Last night it was late when I wrote, so I didn't get to take the time and share a very special praise. I've mentioned in a previous post that I was having a hard time when I saw baby stuff or a pregnant woman. Well, it was more then just a hard time. For as long as I can remember, babies were an extremely joyful thing for me. I've wanted my own for so long, but Cale and I had decided when we first got married that we were going to wait until he was done with the Army so he wouldn't have to miss anything. In 2006 when Cale was deployed, God opened the doors for me to go to Malawi and hold babies for 6 months! It was amazing. Even then I was missing Cale like crazy, a baby always made me smile.
After the accident, when I would see a baby, pregnant women, or even parents with their children, my heart would feel so angry and it would feel like someone kicked me in the gut. I know, it's horrible...but it's the ugliness that's been eating inside me. I've been praying that God would soften my heart again, that he would give me that love for new life, instead of bitterness that I might never be able to have a baby.

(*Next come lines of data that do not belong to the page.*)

===== src/rtl/core/hbct_pkg.sv =====
package hbct_pkg;

   // sizing defaults
   localparam int DEF_MAX_BOXES = 128;
   localparam int DEF_TAG_COUNT = 128;

   // word layout of the tag mask
   localparam int MASK_WORD_W = 16;

   // configuration port
   localparam int CSR_INDEX_W = 2;
   localparam int CSR_DATA_W = 8;
   localparam logic [CSR_INDEX_W-1:0] CSR_VIEW_WIDTH = 2'd0;
   localparam logic [CSR_INDEX_W-1:0] CSR_VIEW_HEIGHT = 2'd1;
   localparam logic [CSR_INDEX_W-1:0] CSR_HIT_MARGIN = 2'd2;

   // register values after reset
   localparam logic [7:0] RST_VIEW_WIDTH = 8'd128;
   localparam logic [7:0] RST_VIEW_HEIGHT = 8'd64;
   localparam logic [6:0] RST_HIT_MARGIN = 7'd64;

   // action codes
   localparam logic ACTION_CLEAR = 1'b0;
   localparam logic ACTION_BOX = 1'b1;

   // one box as it sits in a ring cell
   typedef struct packed {
      logic [6:0] tag;
      logic signed [8:0] left;
      logic signed [8:0] top;
      logic [7:0] width;
      logic [7:0] height;
   } box_type;

   // occupancy of a ring cell
   typedef enum logic [1:0] {
      CELL_FREE,
      CELL_PENDING,
      CELL_COMMITTED
   } cell_state_type;

   // broadcast controls from the sequencer to every cell
   typedef struct packed {
      logic shift;
      logic drop_pending;
      logic commit;
      logic clear_all;
   } ring_ctrl_type;

   // sequencer states
   typedef enum logic [1:0] {
      ST_IDLE,
      ST_SCAN,
      ST_EMIT
   } fsm_state_type;

endpackage


===== src/rtl/core/hbct_cell.sv =====
module hbct_cell (
   input  logic                    clock,
   input  logic                    reset,
   input  hbct_pkg::ring_ctrl_type ctrl,
   input  hbct_pkg::box_type       nbr_box,
   input  hbct_pkg::cell_state_type nbr_state,
   output hbct_pkg::box_type       box_out,
   output hbct_pkg::cell_state_type state_out
);
   import hbct_pkg::*;

   box_type box_ff;
   cell_state_type state_ff;
   cell_state_type state_in;

   // occupancy update: clear wins, then ring shift, then group actions
   always_comb begin
      state_in = state_ff;
      priority if (ctrl.clear_all) begin
         state_in = CELL_FREE;
      end else if (ctrl.shift) begin
         state_in = nbr_state;
      end else if (ctrl.drop_pending && state_ff == CELL_PENDING) begin
         state_in = CELL_FREE;
      end else if (ctrl.commit && state_ff == CELL_PENDING) begin
         state_in = CELL_COMMITTED;
      end else begin
         state_in = state_ff;
      end
   end

   always_ff @(posedge clock) begin
      if (reset) begin
         state_ff <= CELL_FREE;
      end else begin
         state_ff <= state_in;
      end
   end

   // box contents move with the ring
   always_ff @(posedge clock) begin
      if (ctrl.shift) begin
         box_ff <= nbr_box;
      end
   end

   assign box_out = box_ff;
   assign state_out = state_ff;

endmodule


===== src/rtl/core/hbct_overlap.sv =====
module hbct_overlap (
   input  hbct_pkg::box_type stored,
   input  hbct_pkg::box_type probe,
   output logic              hit
);
   import hbct_pkg::*;

   logic signed [11:0] off_x;
   logic signed [11:0] off_y;
   logic signed [11:0] reach_x;
   logic signed [11:0] reach_y;
   logic signed [11:0] stored_w;
   logic signed [11:0] stored_h;

   // offsets of the probe corner from the stored corner
   assign off_x = {{3{probe.left[8]}}, probe.left} - {{3{stored.left[8]}}, stored.left};
   assign off_y = {{3{probe.top[8]}}, probe.top} - {{3{stored.top[8]}}, stored.top};

   // -probe.w < off  <=>  off + probe.w > 0
   assign reach_x = off_x + $signed({4'b0000, probe.width});
   assign reach_y = off_y + $signed({4'b0000, probe.height});
   assign stored_w = $signed({4'b0000, stored.width});
   assign stored_h = $signed({4'b0000, stored.height});

   // strict overlap on both axes
   assign hit = (reach_x > 12'sd0) && (off_x < stored_w) &&
                (reach_y > 12'sd0) && (off_y < stored_h);

endmodule


===== src/rtl/core/hit_box_collision_table.sv =====
// Collision table of tagged boxes held in a ring of MAX_BOXES cells. A clear word
// frees every cell. If a box word takes part (collision on, corner inside the view
// widened by the margin) the ring then turns once, and each committed box passing
// the single overlap comparator at the ring head sets its tag bit in the mask, while
// the new box drops into the first free cell it meets. A word with group_last then
// commits the pending boxes and sends (TAG_COUNT+15)/16 mask words, one per cycle
// while the output side takes them. req_ready is high only between items; the last
// mask word may still wait in the output register when the next item is taken.
// Table contents are not cleared at reset; only the cell occupancy flags are.
module hit_box_collision_table #(
   parameter int MAX_BOXES = hbct_pkg::DEF_MAX_BOXES,
   parameter int TAG_COUNT = hbct_pkg::DEF_TAG_COUNT
) (
   input  logic                             clock,
   input  logic                             reset,
   input  logic                             req_valid,
   output logic                             req_ready,
   input  logic                             req_action,
   input  logic [6:0]                       req_box_tag,
   input  logic signed [8:0]                req_left,
   input  logic signed [8:0]                req_top,
   input  logic [7:0]                       req_box_width,
   input  logic [7:0]                       req_box_height,
   input  logic                             req_collision_on,
   input  logic                             req_store_box,
   input  logic                             req_group_first,
   input  logic                             req_group_last,
   output logic                             rsp_valid,
   input  logic                             rsp_ready,
   output logic [2:0]                       rsp_mask_word_index,
   output logic [15:0]                      rsp_mask_word,
   output logic                             rsp_mask_last,
   input  logic                             csr_write,
   input  logic [hbct_pkg::CSR_INDEX_W-1:0] csr_index,
   input  logic [hbct_pkg::CSR_DATA_W-1:0]  csr_wdata
);
   import hbct_pkg::*;

   localparam int WORDS = (TAG_COUNT + MASK_WORD_W - 1) / MASK_WORD_W;
   localparam int MASK_W = WORDS * MASK_WORD_W;
   localparam int CNT_W = (MAX_BOXES > 1) ? $clog2(MAX_BOXES) : 1;
   localparam logic [CNT_W-1:0] CNT_LAST = CNT_W'(MAX_BOXES - 1);
   localparam logic [2:0] WORD_LAST = 3'(WORDS - 1);

   // configuration registers
   logic [7:0] view_width_ff;
   logic [7:0] view_height_ff;
   logic [6:0] hit_margin_ff;

   // sequencer
   fsm_state_type state_ff, state_in;
   logic [CNT_W-1:0] cnt_ff, cnt_in;
   logic [2:0] word_ff, word_in;
   logic stored_ff, stored_in;
   box_type query_ff, query_in;
   logic q_store_ff, q_store_in;
   logic q_last_ff, q_last_in;
   logic [MASK_W-1:0] mask_ff, mask_in;
   ring_ctrl_type ring_ctrl;
   logic store_now;
   logic load_rsp;

   // output register
   logic rsp_valid_ff;
   logic [2:0] rsp_index_ff;
   logic [15:0] rsp_word_ff;
   logic rsp_last_ff;

   // ring
   box_type cell_box [MAX_BOXES];
   cell_state_type cell_st [MAX_BOXES];
   box_type next_box [MAX_BOXES];
   cell_state_type next_st [MAX_BOXES];
   box_type tail_box;
   cell_state_type tail_st;
   logic [MAX_BOXES-1:0] cell_live;
   logic head_overlap;
   logic head_hit;

   // window check
   logic signed [9:0] new_x;
   logic signed [9:0] new_y;
   logic signed [9:0] margin_s;
   logic signed [9:0] limit_x;
   logic signed [9:0] limit_y;
   logic in_window;

   // configuration writes
   always_ff @(posedge clock) begin
      if (reset) begin
         view_width_ff <= RST_VIEW_WIDTH;
         view_height_ff <= RST_VIEW_HEIGHT;
         hit_margin_ff <= RST_HIT_MARGIN;
      end else if (csr_write) begin
         unique case (csr_index)
            CSR_VIEW_WIDTH: view_width_ff <= csr_wdata[7:0];
            CSR_VIEW_HEIGHT: view_height_ff <= csr_wdata[7:0];
            CSR_HIT_MARGIN: hit_margin_ff <= csr_wdata[6:0];
            default: ;
         endcase
      end
   end

   // corner inside the widened view
   assign new_x = {req_left[8], req_left};
   assign new_y = {req_top[8], req_top};
   assign margin_s = {3'b000, hit_margin_ff};
   assign limit_x = $signed({2'b00, view_width_ff}) + margin_s;
   assign limit_y = $signed({2'b00, view_height_ff}) + margin_s;
   assign in_window = (new_x >= -margin_s) && (new_x < limit_x) &&
                      (new_y >= -margin_s) && (new_y < limit_y);

   // ring of cells, head is cell 0, tail is the last cell
   assign tail_box = store_now ? query_ff : cell_box[0];
   assign tail_st = store_now ? CELL_PENDING : cell_st[0];

   for (genvar k = 0; k < MAX_BOXES; k++) begin : g_ring
      if (k == MAX_BOXES - 1) begin : g_tail
         assign next_box[k] = tail_box;
         assign next_st[k] = tail_st;
      end else begin : g_mid
         assign next_box[k] = cell_box[k+1];
         assign next_st[k] = cell_st[k+1];
      end

      hbct_cell u_cell (
         .clock     (clock),
         .reset     (reset),
         .ctrl      (ring_ctrl),
         .nbr_box   (next_box[k]),
         .nbr_state (next_st[k]),
         .box_out   (cell_box[k]),
         .state_out (cell_st[k])
      );

      assign cell_live[k] = (cell_st[k] != CELL_FREE);
   end

   // comparator at the ring head
   hbct_overlap u_overlap (
      .stored (cell_box[0]),
      .probe  (query_ff),
      .hit    (head_overlap)
   );

   assign head_hit = (cell_st[0] == CELL_COMMITTED) && head_overlap;

   // sequencer next state and controls
   always_comb begin
      state_in = state_ff;
      cnt_in = cnt_ff;
      word_in = word_ff;
      stored_in = stored_ff;
      query_in = query_ff;
      q_store_in = q_store_ff;
      q_last_in = q_last_ff;
      mask_in = mask_ff;
      ring_ctrl = '0;
      req_ready = 1'b0;
      store_now = 1'b0;
      load_rsp = 1'b0;
      unique case (state_ff)
         ST_IDLE: begin
            req_ready = 1'b1;
            if (req_valid) begin
               if (req_action == ACTION_CLEAR) begin
                  ring_ctrl.clear_all = 1'b1;
               end else begin
                  query_in.tag = req_box_tag;
                  query_in.left = req_left;
                  query_in.top = req_top;
                  query_in.width = req_box_width;
                  query_in.height = req_box_height;
                  q_store_in = req_store_box;
                  q_last_in = req_group_last;
                  if (req_group_first) begin
                     mask_in = '0;
                     ring_ctrl.drop_pending = 1'b1;
                  end
                  if (req_collision_on && in_window) begin
                     state_in = ST_SCAN;
                     cnt_in = '0;
                     stored_in = 1'b0;
                  end else if (req_group_last) begin
                     state_in = ST_EMIT;
                     word_in = '0;
                  end
               end
            end
         end
         ST_SCAN: begin
            ring_ctrl.shift = 1'b1;
            // tag decode of a hit at the head
            for (int b = 0; b < MASK_W; b++) begin
               if (b < TAG_COUNT && head_hit && cell_st[0] == CELL_COMMITTED &&
                   cell_box[0].tag == 7'(b)) begin
                  mask_in[b] = 1'b1;
               end
            end
            // new box takes the first free cell it meets
            if (cell_st[0] == CELL_FREE && q_store_ff && !stored_ff) begin
               store_now = 1'b1;
               stored_in = 1'b1;
            end
            cnt_in = cnt_ff + 1'b1;
            if (cnt_ff == CNT_LAST) begin
               cnt_in = '0;
               if (q_last_ff) begin
                  state_in = ST_EMIT;
                  word_in = '0;
               end else begin
                  state_in = ST_IDLE;
               end
            end
         end
         ST_EMIT: begin
            ring_ctrl.commit = 1'b1;
            if (!rsp_valid_ff || rsp_ready) begin
               load_rsp = 1'b1;
               if (word_ff == WORD_LAST) begin
                  state_in = ST_IDLE;
               end else begin
                  word_in = word_ff + 3'd1;
               end
            end
         end
         default: begin
            state_in = ST_IDLE;
         end
      endcase
   end

   // sequencer control registers
   always_ff @(posedge clock) begin
      if (reset) begin
         state_ff <= ST_IDLE;
         cnt_ff <= '0;
         word_ff <= '0;
         stored_ff <= 1'b0;
         mask_ff <= '0;
      end else begin
         state_ff <= state_in;
         cnt_ff <= cnt_in;
         word_ff <= word_in;
         stored_ff <= stored_in;
         mask_ff <= mask_in;
      end
   end

   // current box under test
   always_ff @(posedge clock) begin
      query_ff <= query_in;
      q_store_ff <= q_store_in;
      q_last_ff <= q_last_in;
   end

   // output word register
   always_ff @(posedge clock) begin
      if (reset) begin
         rsp_valid_ff <= 1'b0;
      end else if (load_rsp) begin
         rsp_valid_ff <= 1'b1;
      end else if (rsp_ready) begin
         rsp_valid_ff <= 1'b0;
      end
   end

   always_ff @(posedge clock) begin
      if (load_rsp) begin
         rsp_index_ff <= word_ff;
         rsp_word_ff <= mask_ff[{word_ff, 4'b0000} +: MASK_WORD_W];
         rsp_last_ff <= (word_ff == WORD_LAST);
      end
   end

   assign rsp_valid = rsp_valid_ff;
   assign rsp_mask_word_index = rsp_index_ff;
   assign rsp_mask_word = rsp_word_ff;
   assign rsp_mask_last = rsp_last_ff;

   // no tag at or above the tag count ever reaches the mask
   a_mask_tags: assert property (@(posedge clock) disable iff (reset)
      (MASK_W'(mask_ff >> TAG_COUNT) == '0))
      else $error("mask bit set beyond tag count");

   // a clear word leaves every cell free
   a_clear_frees: assert property (@(posedge clock) disable iff (reset)
      (req_valid && req_ready && req_action == ACTION_CLEAR) |=> (cell_live == '0))
      else $error("cell still occupied after clear");

   // a scan always leaves after a full ring turn
   a_scan_turn: assert property (@(posedge clock) disable iff (reset)
      (state_ff == ST_SCAN && state_in != ST_SCAN) |-> (cnt_ff == CNT_LAST))
      else $error("scan left before full ring turn");

endmodule


===== config.mk =====
export PLATFORM = sky130hd
export DESIGN_NAME = hit_box_collision_table
export DESIGN_NICKNAME = d
export VERILOG_FILES = /design/src/rtl/core/hbct_pkg.sv /design/src/rtl/core/hbct_cell.sv /design/src/rtl/core/hbct_overlap.sv /design/src/rtl/core/hit_box_collision_table.sv
export SDC_FILE = /design/constraint.sdc
export NUM_CORES = 2
export LEC_CHECK = 0
export ABC_AREA = 1
export BUFFER_PORTS_ARGS = -buffer_cell sky130_fd_sc_hd__buf_2
export CAP_MARGIN = 20
export CORE_ASPECT_RATIO = 1.5
export CORE_MARGIN = 2
export CORE_UTILIZATION = 45
export CTS_BUF_LIST = sky130_fd_sc_hd__clkbuf_4 sky130_fd_sc_hd__clkbuf_8 sky130_fd_sc_hd__clkbuf_16
export CTS_CLUSTER_DIAMETER = 30
export DETAILED_ROUTE_END_ITERATION = 10
export PLACE_DENSITY_LB_ADDON = 0.12
export SLEW_MARGIN = 20
export SYNTH_ARGS = -nofsm -noshare
export SYNTH_HDL_FRONTEND = slang
export SYNTH_SLANG_ARGS = --single-unit

===== constraint.sdc =====
create_clock -name clock -period 203.9 [get_ports clock]
set_input_delay 40.78 -clock clock [delete_from_list [all_inputs] [get_ports clock]]
set_output_delay 40.78 -clock clock [all_outputs]
set_load 0.005 [all_outputs]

Last night, Shawna and I went to dinner and on our way out, there was a couple walking towards us with a newborn. As soon as I saw the baby, my reaction was "Awe!". There was no bitterness, anger, jealousy, or pain. It was beautiful!
As Cale is going through this healing process, so am I. There are things that God is daily having to confront me with and I'm having to get on my knees and surrender. This heart issue that may not seem like a big thing was huge. The Lord is so good.
Search me, O God, and know my heart; test me and know my anxious thoughts.
See if there is any offensive way in me, and lead me in the way everlasting.